[Records drawn from a dataset]
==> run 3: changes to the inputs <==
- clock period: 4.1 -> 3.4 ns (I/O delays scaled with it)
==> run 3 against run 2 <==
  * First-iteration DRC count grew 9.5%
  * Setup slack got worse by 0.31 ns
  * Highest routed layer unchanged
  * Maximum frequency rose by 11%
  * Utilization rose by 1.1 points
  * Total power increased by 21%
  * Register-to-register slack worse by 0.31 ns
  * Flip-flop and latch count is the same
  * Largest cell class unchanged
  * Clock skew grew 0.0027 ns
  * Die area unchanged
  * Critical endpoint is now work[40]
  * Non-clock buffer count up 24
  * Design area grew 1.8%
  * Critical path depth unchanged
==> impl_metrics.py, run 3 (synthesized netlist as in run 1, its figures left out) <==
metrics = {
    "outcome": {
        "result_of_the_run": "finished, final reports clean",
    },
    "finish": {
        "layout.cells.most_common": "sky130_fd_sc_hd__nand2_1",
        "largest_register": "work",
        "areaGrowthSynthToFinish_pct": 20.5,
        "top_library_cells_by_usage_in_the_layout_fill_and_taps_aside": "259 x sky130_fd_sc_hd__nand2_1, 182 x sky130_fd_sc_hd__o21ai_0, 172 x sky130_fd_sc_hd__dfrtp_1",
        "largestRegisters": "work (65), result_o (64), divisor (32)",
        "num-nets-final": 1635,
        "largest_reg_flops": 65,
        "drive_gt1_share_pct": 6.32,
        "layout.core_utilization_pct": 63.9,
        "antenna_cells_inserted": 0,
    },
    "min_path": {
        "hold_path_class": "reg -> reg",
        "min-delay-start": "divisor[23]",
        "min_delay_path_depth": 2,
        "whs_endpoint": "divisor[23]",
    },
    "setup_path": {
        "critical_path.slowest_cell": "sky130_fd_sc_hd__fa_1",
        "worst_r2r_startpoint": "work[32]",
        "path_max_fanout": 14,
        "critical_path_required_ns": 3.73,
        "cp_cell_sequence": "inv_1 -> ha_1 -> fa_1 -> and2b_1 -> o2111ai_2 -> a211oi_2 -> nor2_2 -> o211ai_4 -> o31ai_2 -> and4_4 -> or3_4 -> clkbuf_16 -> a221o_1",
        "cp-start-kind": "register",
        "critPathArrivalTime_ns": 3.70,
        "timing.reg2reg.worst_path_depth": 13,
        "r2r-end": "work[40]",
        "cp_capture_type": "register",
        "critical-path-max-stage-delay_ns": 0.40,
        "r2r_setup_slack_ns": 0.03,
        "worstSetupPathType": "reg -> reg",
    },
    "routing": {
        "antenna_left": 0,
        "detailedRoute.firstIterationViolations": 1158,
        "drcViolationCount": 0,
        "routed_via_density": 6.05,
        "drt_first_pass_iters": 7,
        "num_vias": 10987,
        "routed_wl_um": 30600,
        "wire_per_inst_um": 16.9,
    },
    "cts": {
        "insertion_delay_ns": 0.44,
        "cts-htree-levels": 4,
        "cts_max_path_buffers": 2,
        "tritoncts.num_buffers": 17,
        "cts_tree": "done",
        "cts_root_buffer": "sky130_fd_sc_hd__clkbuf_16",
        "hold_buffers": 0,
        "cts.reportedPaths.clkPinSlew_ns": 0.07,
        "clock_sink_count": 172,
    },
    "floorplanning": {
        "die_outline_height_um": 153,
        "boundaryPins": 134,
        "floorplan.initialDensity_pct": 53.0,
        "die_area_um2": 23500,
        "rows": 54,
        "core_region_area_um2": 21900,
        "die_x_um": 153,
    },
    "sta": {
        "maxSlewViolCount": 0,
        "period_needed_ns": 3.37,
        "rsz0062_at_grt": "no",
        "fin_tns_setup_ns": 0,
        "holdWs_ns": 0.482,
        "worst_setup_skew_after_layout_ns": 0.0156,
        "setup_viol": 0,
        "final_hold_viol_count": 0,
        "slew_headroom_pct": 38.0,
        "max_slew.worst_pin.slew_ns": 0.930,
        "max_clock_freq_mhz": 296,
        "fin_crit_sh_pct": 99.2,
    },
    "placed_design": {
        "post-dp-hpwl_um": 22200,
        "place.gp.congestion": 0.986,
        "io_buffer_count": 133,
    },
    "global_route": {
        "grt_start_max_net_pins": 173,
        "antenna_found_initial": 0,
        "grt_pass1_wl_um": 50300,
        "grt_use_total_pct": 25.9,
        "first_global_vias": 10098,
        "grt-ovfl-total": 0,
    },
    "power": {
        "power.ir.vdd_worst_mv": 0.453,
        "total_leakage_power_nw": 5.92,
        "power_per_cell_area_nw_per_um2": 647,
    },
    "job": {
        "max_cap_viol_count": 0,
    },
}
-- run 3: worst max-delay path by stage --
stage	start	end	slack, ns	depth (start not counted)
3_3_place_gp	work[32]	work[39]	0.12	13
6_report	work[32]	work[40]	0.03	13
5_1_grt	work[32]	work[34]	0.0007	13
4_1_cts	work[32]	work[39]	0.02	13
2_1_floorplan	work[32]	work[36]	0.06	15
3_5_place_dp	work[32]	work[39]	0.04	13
File: src/rtl/dec138_pkg.sv
// Purpose: shared types and sizes for the round-robin 74138 scheduler.
//   DEC_N  : number of decoder outputs / requesters
//   SEL_W  : width of the decoder select code {c,b,a}
//   state_t: scheduler state encoding (2 bits)
package dec138_pkg;

    localparam int unsigned DEC_N = 8;
    localparam int unsigned SEL_W = 3;

    typedef enum logic [1:0] {
        ST_IDLE  = 2'd0,
        ST_SETUP = 2'd1,
        ST_GRANT = 2'd2,
        ST_GAP   = 2'd3
    } state_t;

endpackage

File: src/rtl/dec138_rr_sched_if.sv
// Purpose: request/decoder bundle between requesters and the scheduler.
//   req        : per-requester request (requester side drives)
//   g1/g2a/g2b : decoder enables (scheduler drives)
//   a/b/c      : decoder select, a = LSB (scheduler drives)
//   y_n        : active-low select lines (scheduler drives)
//   gnt_id     : currently selected requester {c,b,a}
//   busy       : scheduler not idle
interface dec138_rr_sched_if;
    import dec138_pkg::*;

    logic [DEC_N-1:0] req;
    logic             g1;
    logic             g2a;
    logic             g2b;
    logic             a;
    logic             b;
    logic             c;
    logic [DEC_N-1:0] y_n;
    logic [SEL_W-1:0] gnt_id;
    logic             busy;

    modport master (
        output req,
        input  g1, g2a, g2b, a, b, c, y_n, gnt_id, busy
    );

    modport slave (
        input  req,
        output g1, g2a, g2b, a, b, c, y_n, gnt_id, busy
    );

endinterface

File: src/rtl/ic_74138.sv
// Purpose: behavioural model of the 74138 3-to-8 line decoder.
//   g1, g2a, g2b : enables (g1 active-high, g2a/g2b active-low)
//   a, b, c      : select inputs, a = LSB
//   y            : active-low outputs; all high when disabled
module ic_74138 (
    input  logic       g1,
    input  logic       g2a,
    input  logic       g2b,
    input  logic       a,
    input  logic       b,
    input  logic       c,
    output logic [7:0] y
);

    // One output low only when fully enabled.
    always_comb begin
        y = 8'hFF;
        if (g1 && !g2a && !g2b) begin
            y[{c, b, a}] = 1'b0;
        end
    end

endmodule

File: src/rtl/dec138_rr_sched.sv
// Purpose: round-robin scheduler sharing one 74138 among eight requesters.
//   Select code is loaded in IDLE and enable is raised one cycle later, so
//   the code is always stable while the decoder is enabled.
//   clk   : rising-edge clock
//   rst_n : asynchronous active-low reset
//   bus   : slave side of dec138_rr_sched_if (req in; enables, select,
//           y_n, gnt_id, busy out)
//   HOLD_MAX (1..15): max consecutive enabled cycles per grant
//   GAP      (0..7) : idle turnaround cycles after each grant
module dec138_rr_sched
    import dec138_pkg::*;
#(
    parameter int unsigned HOLD_MAX = 4,
    parameter int unsigned GAP      = 1
) (
    input  logic              clk,
    input  logic              rst_n,
    dec138_rr_sched_if.slave  bus
);

    localparam int unsigned CNT_W = 4;
    localparam int unsigned GAP_W = 3;

    state_t           state, state_nxt;
    logic             en, en_nxt;
    logic [SEL_W-1:0] sel, sel_nxt;
    logic [SEL_W-1:0] last, last_nxt;
    logic [CNT_W-1:0] cnt, cnt_nxt;
    logic [GAP_W-1:0] gap_cnt, gap_cnt_nxt;
    logic [DEC_N-1:0] req;
    logic [DEC_N-1:0] y;

    // Rotate so that last+1 sits at bit 0, then take the lowest set bit.
    function automatic logic [SEL_W-1:0] rr_pick(input logic [DEC_N-1:0] r,
                                                 input logic [SEL_W-1:0] prev);
        logic [SEL_W-1:0] start;
        logic [DEC_N-1:0] rot;
        logic [SEL_W-1:0] off;
        logic             found;
        start = prev + SEL_W'(1);
        rot   = DEC_N'({r, r} >> start);
        off   = '0;
        found = 1'b0;
        for (int k = 0; k < DEC_N; k++) begin
            if (!found && rot[k]) begin
                off   = SEL_W'(k);
                found = 1'b1;
            end
        end
        return start + off;
    endfunction

    assign req = bus.req;

    // State and output registers.
    always_ff @(posedge clk or negedge rst_n) begin
        if (!rst_n) begin
            state   <= ST_IDLE;
            en      <= 1'b0;
            sel     <= '0;
            last    <= SEL_W'(7);
            cnt     <= '0;
            gap_cnt <= '0;
        end else begin
            state   <= state_nxt;
            en      <= en_nxt;
            sel     <= sel_nxt;
            last    <= last_nxt;
            cnt     <= cnt_nxt;
            gap_cnt <= gap_cnt_nxt;
        end
    end

    // Next-state and next-output logic.
    always_comb begin
        state_nxt   = state;
        en_nxt      = en;
        sel_nxt     = sel;
        last_nxt    = last;
        cnt_nxt     = cnt;
        gap_cnt_nxt = gap_cnt;
        case (state)
            ST_IDLE: begin
                en_nxt = 1'b0;
                if (|req) begin
                    sel_nxt   = rr_pick(req, last);
                    state_nxt = ST_SETUP;
                end
            end
            ST_SETUP: begin
                if (req[sel]) begin
                    en_nxt    = 1'b1;
                    cnt_nxt   = CNT_W'(1);
                    last_nxt  = sel;
                    state_nxt = ST_GRANT;
                end else begin
                    en_nxt    = 1'b0;
                    state_nxt = ST_IDLE;
                end
            end
            ST_GRANT: begin
                if (!req[sel] || (cnt == CNT_W'(HOLD_MAX))) begin
                    en_nxt = 1'b0;
                    if (GAP == 0) begin
                        state_nxt = ST_IDLE;
                    end else begin
                        gap_cnt_nxt = GAP_W'(1);
                        state_nxt   = ST_GAP;
                    end
                end else begin
                    cnt_nxt = cnt + CNT_W'(1);
                end
            end
            ST_GAP: begin
                en_nxt = 1'b0;
                if (gap_cnt >= GAP_W'(GAP)) begin
                    state_nxt = ST_IDLE;
                end else begin
                    gap_cnt_nxt = gap_cnt + GAP_W'(1);
                end
            end
            default: begin
                en_nxt    = 1'b0;
                state_nxt = ST_IDLE;
            end
        endcase
    end

    ic_74138 u_dec (
        .g1  (en),
        .g2a (~en),
        .g2b (~en),
        .a   (sel[0]),
        .b   (sel[1]),
        .c   (sel[2]),
        .y   (y)
    );

    assign bus.g1     = en;
    assign bus.g2a    = ~en;
    assign bus.g2b    = ~en;
    assign bus.a      = sel[0];
    assign bus.b      = sel[1];
    assign bus.c      = sel[2];
    assign bus.y_n    = y;
    assign bus.gnt_id = sel;
    assign bus.busy   = (state != ST_IDLE);

endmodule

File: src/flat_wrapper.sv
// flat-port wrapper written by rule: the top's interface ports become plain ports
module dec138_rr_sched_flat import dec138_pkg::*;
#(
    parameter int unsigned HOLD_MAX = 4,
    parameter int unsigned GAP      = 1
)
  (clk, rst_n, bus_req, bus_g1, bus_g2a, bus_g2b, bus_a, bus_b, bus_c, bus_y_n, bus_gnt_id, bus_busy);
  dec138_rr_sched_if bus_i ();
  input  logic clk;
  input  logic rst_n;
  input wire logic [$bits(bus_i.req)-1:0] bus_req;
  output wire logic [$bits(bus_i.g1)-1:0] bus_g1;
  output wire logic [$bits(bus_i.g2a)-1:0] bus_g2a;
  output wire logic [$bits(bus_i.g2b)-1:0] bus_g2b;
  output wire logic [$bits(bus_i.a)-1:0] bus_a;
  output wire logic [$bits(bus_i.b)-1:0] bus_b;
  output wire logic [$bits(bus_i.c)-1:0] bus_c;
  output wire logic [$bits(bus_i.y_n)-1:0] bus_y_n;
  output wire logic [$bits(bus_i.gnt_id)-1:0] bus_gnt_id;
  output wire logic [$bits(bus_i.busy)-1:0] bus_busy;
  assign bus_i.req = bus_req;
  assign bus_g1 = bus_i.g1;
  assign bus_g2a = bus_i.g2a;
  assign bus_g2b = bus_i.g2b;
  assign bus_a = bus_i.a;
  assign bus_b = bus_i.b;
  assign bus_c = bus_i.c;
  assign bus_y_n = bus_i.y_n;
  assign bus_gnt_id = bus_i.gnt_id;
  assign bus_busy = bus_i.busy;
  dec138_rr_sched #(.HOLD_MAX(HOLD_MAX), .GAP(GAP)) u_core (.clk(clk), .rst_n(rst_n), .bus(bus_i));
endmodule
File: config.mk
export PLATFORM = sky130hd
export DESIGN_NAME = dec138_rr_sched_flat
export DESIGN_NICKNAME = d
export VERILOG_FILES = /design/src/rtl/dec138_pkg.sv /design/src/rtl/dec138_rr_sched_if.sv /design/src/rtl/ic_74138.sv /design/src/rtl/dec138_rr_sched.sv /design/src/flat_wrapper.sv
export SDC_FILE = /design/constraint.sdc
export NUM_CORES = 1
export LEC_CHECK = 0
export ABC_AREA = 0
export CAP_MARGIN = 10
export CORE_ASPECT_RATIO = 1.25
export CORE_MARGIN = 1.5
export CORE_UTILIZATION = 40
export DETAILED_ROUTE_END_ITERATION = 16
export PLACE_DENSITY_LB_ADDON = 0.08
export SLEW_MARGIN = 20
export SYNTH_ARGS = -nofsm -noshare
export SYNTH_HDL_FRONTEND = slang
export SYNTH_SLANG_ARGS = --single-unit
File: constraint.sdc
create_clock -name clk -period 3.51 [get_ports clk]
set_input_delay 0.5265 -clock clk [delete_from_list [all_inputs] [get_ports clk]]
set_output_delay 0.5265 -clock clk [all_outputs]
set_load 0.05 [all_outputs]
==> metrics.cfg, run 1 <==
[floorplan]
die_h_um=72.9
pin_count=28
num_rows=25
die_w_um=58.9
initial_core_util_pct=41.6
dieArea_um2=4290
core_um2=3750

[route]
drtAntennaViolNets=0
drtIter0Drc=42
wl_mm=3.95
dr.pass1.iters=4
drc_errors=0
drt-wirelength-per-cell_um=15.6
via_per_inst=5.69
vias=1445

[worst_setup_path]
rrSetupSlack_ns=0.19
ff2ff_path_depth=15
cp_num_buf_inv=3
cp_cell_sequence=ha_4, buf_6, mux2_2, o21ai_0, a32o_1, a221oi_1, a31oi_1, ha_1, inv_1, fa_1, xor2_1, inv_1, nor2_1, a32oi_1, o311ai_1
critPathTopFamily=compound AO/OA/AOI/OAI gates
end_kind=flip-flop
crit_path_start_kind=flip-flop
cp_slowest_cell=dfstp_2
cp_data_arrival_time_ns=3.44
reg2reg_to=u_core.bus.gnt_id[2]
required_ns=3.62
critPathMaxStageDelay_ns=0.57
r2r-start=u_core.last[1]
path_class=reg -> reg
startpoint=u_core.last[1]
crit_cells=15
worst-path-max-fanout=8
cp-endpoint=u_core.bus.gnt_id[2]
crit_top_cell=inv_1

[pwr]
clkPwrFrac_pct=7.1
p_int_uw=1140
p_total_uw=2280
ir_drop_uv=458
pwr-share-comb_pct=76.2
p_switching_uw=1140
power.density_nw_per_um2=1130
swShare_pct=50.0
leakagePower_uw=0.000834
p_seq_share_pct=16.7

[clocking]
cts-root-buf=clkbuf_8
numCtsBuffers=3
clkTransAtPathRegs_ns=0.06
clock_latency_ns=0.25
cts_tree=yes
clkSinkCount=16
cts.path.max_buffers=2
htree_num_levels=1

[synth]
ys_ff_latch=16
ys_types=48
synthArstFlopShare_pct=100
synth_area_per_cell_um2=8.63
synth.area.top_cells=dfrtp_1, ha_1, mux2i_1
seq_area_frac_synth_pct=25.9
yosysTopAreaCell=dfrtp_1
syn_inst=181
synth_area_um2=1560
synth_nets=203
synth_top_area_share_pct=20.8
ys_warn_count=0
ys.flop_type=dfrtp_1
synth_edf_count=0

[sta]
slew_headroom_pct=49.6
period_share_pct=94.7
tightest_slew_ns=0.754
fmax_mhz=301
slew_viol_final=0
fin_hold_ws_ns=0.540
skew_ns=0.00302
setup_slack_ns=0.187
hold_viol_final=0
min_period_ns=3.32
setup_violations=0

[global_routing]
grt_pass1_vias=1465
antenna_found_initial=0
grt_max_degree=17
grt_pass1_wl_mm=6.44
gr-total-overflow=0
grt_use_total_pct=19.3

[finish]
fillers=377
layout.nets=237
drive_gt1_share_pct=19.6
num_antenna_cells=0
final_common_cell=nand2_1
mostFrequentLayoutCells=nand2_1, clkdlybuf4s50_1, inv_1, dfrtp_1, buf_4
stdcell_count=254
syn2layout_area_growth_pct=29.2

[placed_design]
hpwl_mm=3.10
dp_slack_ns=-0.0372
place_congestion=0.906
portBuffers=27
dp.cells=250

[hold_path]
hold_class=reg -> reg

[flow_run]
maxCapViolCount=0

[status]
status=finished clean

cells in the mapped netlist, types with 3 or more instances:
cell	instances
o21ai_0	7
nor2_1	10
a21oi_1	6
ha_1	11
mux2_2	7
inv_1	13
o32a_1	3
nand2_1	29
nor3_1	3
and2_1	3
buf_6	3
buf_4	5
dfstp_2	3
mux2i_1	13
nand3_1	9
nor2b_1	4
dfrtp_1	13
worst min-delay path by stage:
stage / startpoint / endpoint / slack, ns / depth (start not counted)
final: u_core.gap_cnt[0] / u_core.gap_cnt[0] / 0.54 / 1
after global routing: u_core.gap_cnt[2] / u_core.gap_cnt[2] / 0.57 / 2
after CTS: u_core.cnt[3] / u_core.cnt[3] / 0.54 / 2
after detailed placement: u_core.cnt[3] / u_core.cnt[3] / 0.53 / 2
after global placement: u_core.gap_cnt[0] / u_core.gap_cnt[0] / 0.50 / 1
after floorplan: rst_n / async pin / 0.23 / 0
cell families (layout without fill, tap and decap cells):
logic type | after synthesis | after routing | share of synthesized area (%)
AND/OR/NAND/NOR | 69 | 69 | 21.1
flip-flops | 16 | 16 | 25.9
multiplexers | 23 | 23 | 17.7
adder cells (fa/ha/maj) | 12 | 12 | 10.1
buffers and inverters | 26 | 59 | 9.05
AO/OA/AOI/OAI | 32 | 32 | 14.6
XOR/XNOR | 3 | 3 | 1.68
timing repair:
action                                  in CTS  in global routing
pin swaps                                    0                  1
endpoints found under the setup margin       1                  1
resized for setup                            1                 12
hold buffers                                 0                  0
setup buffers                                0                  0
power groups by stage:
stage | clock, uW | combinational, uW | sequential [uW]
final | 162 | 1740 | 380
after global routing | 173 | 1900 | 398
after CTS | 168 | 1630 | 375
after detailed placement | 0 | 1620 | 378
after global placement | 0 | 1600 | 372
after floorplan | 0 | 1200 | 392
cell type report:
class	count	area [um^2]	share of cell area, %
well taps	40	50.0	2.48
multi-input cells	139	1080	53.4
flip-flops and latches	16	404	20.0
clock buffers	4	55.1	2.73
inverters	14	52.6	2.60
repair buffers	41	379	18.8
per-layer routing:
metal | share of wire, % | global-route usage [%] | up-vias
li1 | - | - | 710
met1 | 40 | 21.1 | 689
met3 | 3.3 | 1.95 | 6
met2 | 55 | 35.9 | 40
met4 | 2.2 | 9.60 | 0
met5 | 0 | 0 | -
registers in the layout, summed over array words and instances (netlist names), named ones only:
name / cells
u_core.bus.gnt_id: 3
u_core.bus.g1: 1
u_core.cnt: 4
u_core.state: 1
u_core.last: 3
u_core.gap_cnt: 3
metrics by stage:
stage	instance area [um^2]	utilization, %	TNS, ns
after global placement	1900	50.6	0
after CTS	1960	52.1	0
after floorplan	1560	-	0
final	2020	53.8	0
after detailed placement	1900	50.6	-0.0372
after global routing	2020	53.8	-0.00738
(Power assumes the default switching activity.)
==> run 2: changes to the inputs <==
--- a/config.mk
+++ b/config.mk
@@ -7,9 +7,11 @@
 export LEC_CHECK = 0
 export ABC_AREA = 0
 export CAP_MARGIN = 10
+export CELL_PAD_IN_SITES_DETAIL_PLACEMENT = 0
+export CELL_PAD_IN_SITES_GLOBAL_PLACEMENT = 2
 export CORE_ASPECT_RATIO = 1.25
-export CORE_MARGIN = 1.5
-export CORE_UTILIZATION = 40
+export CORE_MARGIN = 2
+export CORE_UTILIZATION = 28
 export DETAILED_ROUTE_END_ITERATION = 16
 export PLACE_DENSITY_LB_ADDON = 0.08
 export SLEW_MARGIN = 20
==> constraint.sdc (replaced) <==
create_clock -name clk -period 3 [get_ports clk]
set_input_delay 0.45 -clock clk [delete_from_list [all_inputs] [get_ports clk]]
set_output_delay 0.45 -clock clk [all_outputs]
set_load 0.05 [all_outputs]
==> run 2 against run 1 <==
Net effect:
- the run now ends with negative setup slack left
- first-iteration DRC count shrank 7.1%
- clock skew shrank 0.0024 ns
- global-route usage shrank 3.4 points
==> metrics.cfg, run 2 (synthesized netlist as in run 1, its figures left out) <==
[worst_setup_path]
r2r-start=u_core.last[0]
path_class=reg -> reg
startpoint=u_core.last[0]
rrSetupSlack_ns=-0.25
crit_path_start_kind=flip-flop
worst-path-max-fanout=4
required_ns=3.12
cp_data_arrival_time_ns=3.37
end_kind=flip-flop

[route]
dr.pass1.iters=4
drc_errors=0
wl_mm=4.72
drt-wirelength-per-cell_um=15.7
vias=1540
via_per_inst=5.12
drtIter0Drc=39
drtAntennaViolNets=0

[floorplan]
die_h_um=87.5
pin_count=28
die_w_um=70.8
dieArea_um2=6200
num_rows=30
initial_core_util_pct=28.9
core_um2=5410

[clocking]
clock_latency_ns=0.25
cts.path.max_buffers=2
htree_num_levels=1
cts_tree=yes
cts-root-buf=clkbuf_8
numCtsBuffers=3
clkTransAtPathRegs_ns=0.07
clkSinkCount=16

[placed_design]
hpwl_mm=3.75
portBuffers=27
place_congestion=0.848

[sta]
slew_viol_final=0
min_period_ns=3.25
period_share_pct=108
skew_ns=0.000635
fin_tns_setup_ns=-0.305
slew_headroom_pct=46.9
setup_slack_ns=-0.246
fmax_mhz=308
setup_violations=2
grt_setup_unrepaired=true
hold_viol_final=0
tightest_slew_ns=0.793

[global_routing]
grt_pass1_vias=1659
grt_max_degree=17
gr-total-overflow=0
antenna_found_initial=0
grt_use_total_pct=15.9
grt_pass1_wl_mm=7.76

[finish]
layout.nets=260
syn2layout_area_growth_pct=51.8
drive_gt1_share_pct=33.8
final_common_cell=buf_4
mostFrequentLayoutCells=buf_4, nand2_1, clkdlybuf4s50_1, dfrtp_1, inv_1
num_antenna_cells=0
largest_register_ff_count=4
top_register=u_core.cnt

[hold_path]
hold_path.startpoint=u_core.gap_cnt[2]
hold_class=reg -> reg

[status]
violations=negative setup slack
status=complete, but fails checks

[flow_run]
maxCapViolCount=0

run 2: path summary, 6_finish.rpt:
check	cells after the start	endpoint
min in group asynchronous	1	u_core.gap_cnt[1]
worst min-delay path	2	u_core.gap_cnt[2]
max in group asynchronous	1	u_core.bus.gnt_id[0]
worst max register to register	17	u_core.bus.gnt_id[2]
worst max-delay path	17	u_core.bus.gnt_id[2]
worst min register to register	2	u_core.gap_cnt[2]
run 2: layout make-up:
type,count,area (um^2)
well taps,64,80.1
inverters,14,56.3
repair buffers,64,564
flip-flops and latches,16,404
fillers,548,3030
multi-input cells,139,1210
clock buffers,4,55.1
run 2: per-layer routing:
metal / vias to the layer above / part of all wire, % / track usage [%]
met4: 0 / 2.3 / 6.35
met3: 8 / 1.2 / 1.16
li1: 755 / - / -
met5: - / 0 / 0
met1: 757 / 39 / 17.0
met2: 20 / 58 / 31.9
run 2: repair_timing:
item,in CTS,in global routing
setup buffers,2,1
pin swaps,9,6
gates resized for setup,14,17
endpoints found under the setup margin,2,2
hold buffers,0,0
run 2: stage by stage:
step / std cells / worst slack, ns / instance area, um^2 / util [%] / hold slack [ns]
after floorplan: 181 / -0.234 / 1620 / - / 0.154
after global placement: 294 / -0.372 / 2120 / 39.3 / 0.505
after detailed placement: 294 / -0.407 / 2120 / 39.3 / 0.518
after CTS: 300 / -0.261 / 2270 / 41.9 / 0.537
after global routing: 301 / -0.388 / 2370 / 43.9 / 0.568
final: 301 / -0.246 / 2370 / 43.9 / 0.530
run 2: critical path, stage by stage (launching register included):
cell and delay (ns):
dfstp_2 0.57, ha_4 0.23, buf_6 0.15, mux2i_4 0.19, buf_4 0.15, and2_1 0.16
a32oi_2 0.19, nor2_2 0.08, buf_4 0.16, a31oi_4 0.11, ha_2 0.19, inv_2 0.03
fa_2 0.32, xor2_1 0.16, inv_1 0.07, nor2_1 0.04, a32oi_1 0.19, o311ai_1 0.12
Power of run 2 is left out: the tool's default activity adds up to more than one toggle a clock period on the data nets, which glitch-free logic cannot reach.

» What you should do
Beginning at the top of the records above, transcribe each line exactly up to and including the line that holds "routed layer unchanged".

» Response area
==> run 3: changes to the inputs <==
- clock period: 4.1 -> 3.4 ns (I/O delays scaled with it)
==> run 3 against run 2 <==
  * First-iteration DRC count grew 9.5%
  * Setup slack got worse by 0.31 ns
  * Highest routed layer unchanged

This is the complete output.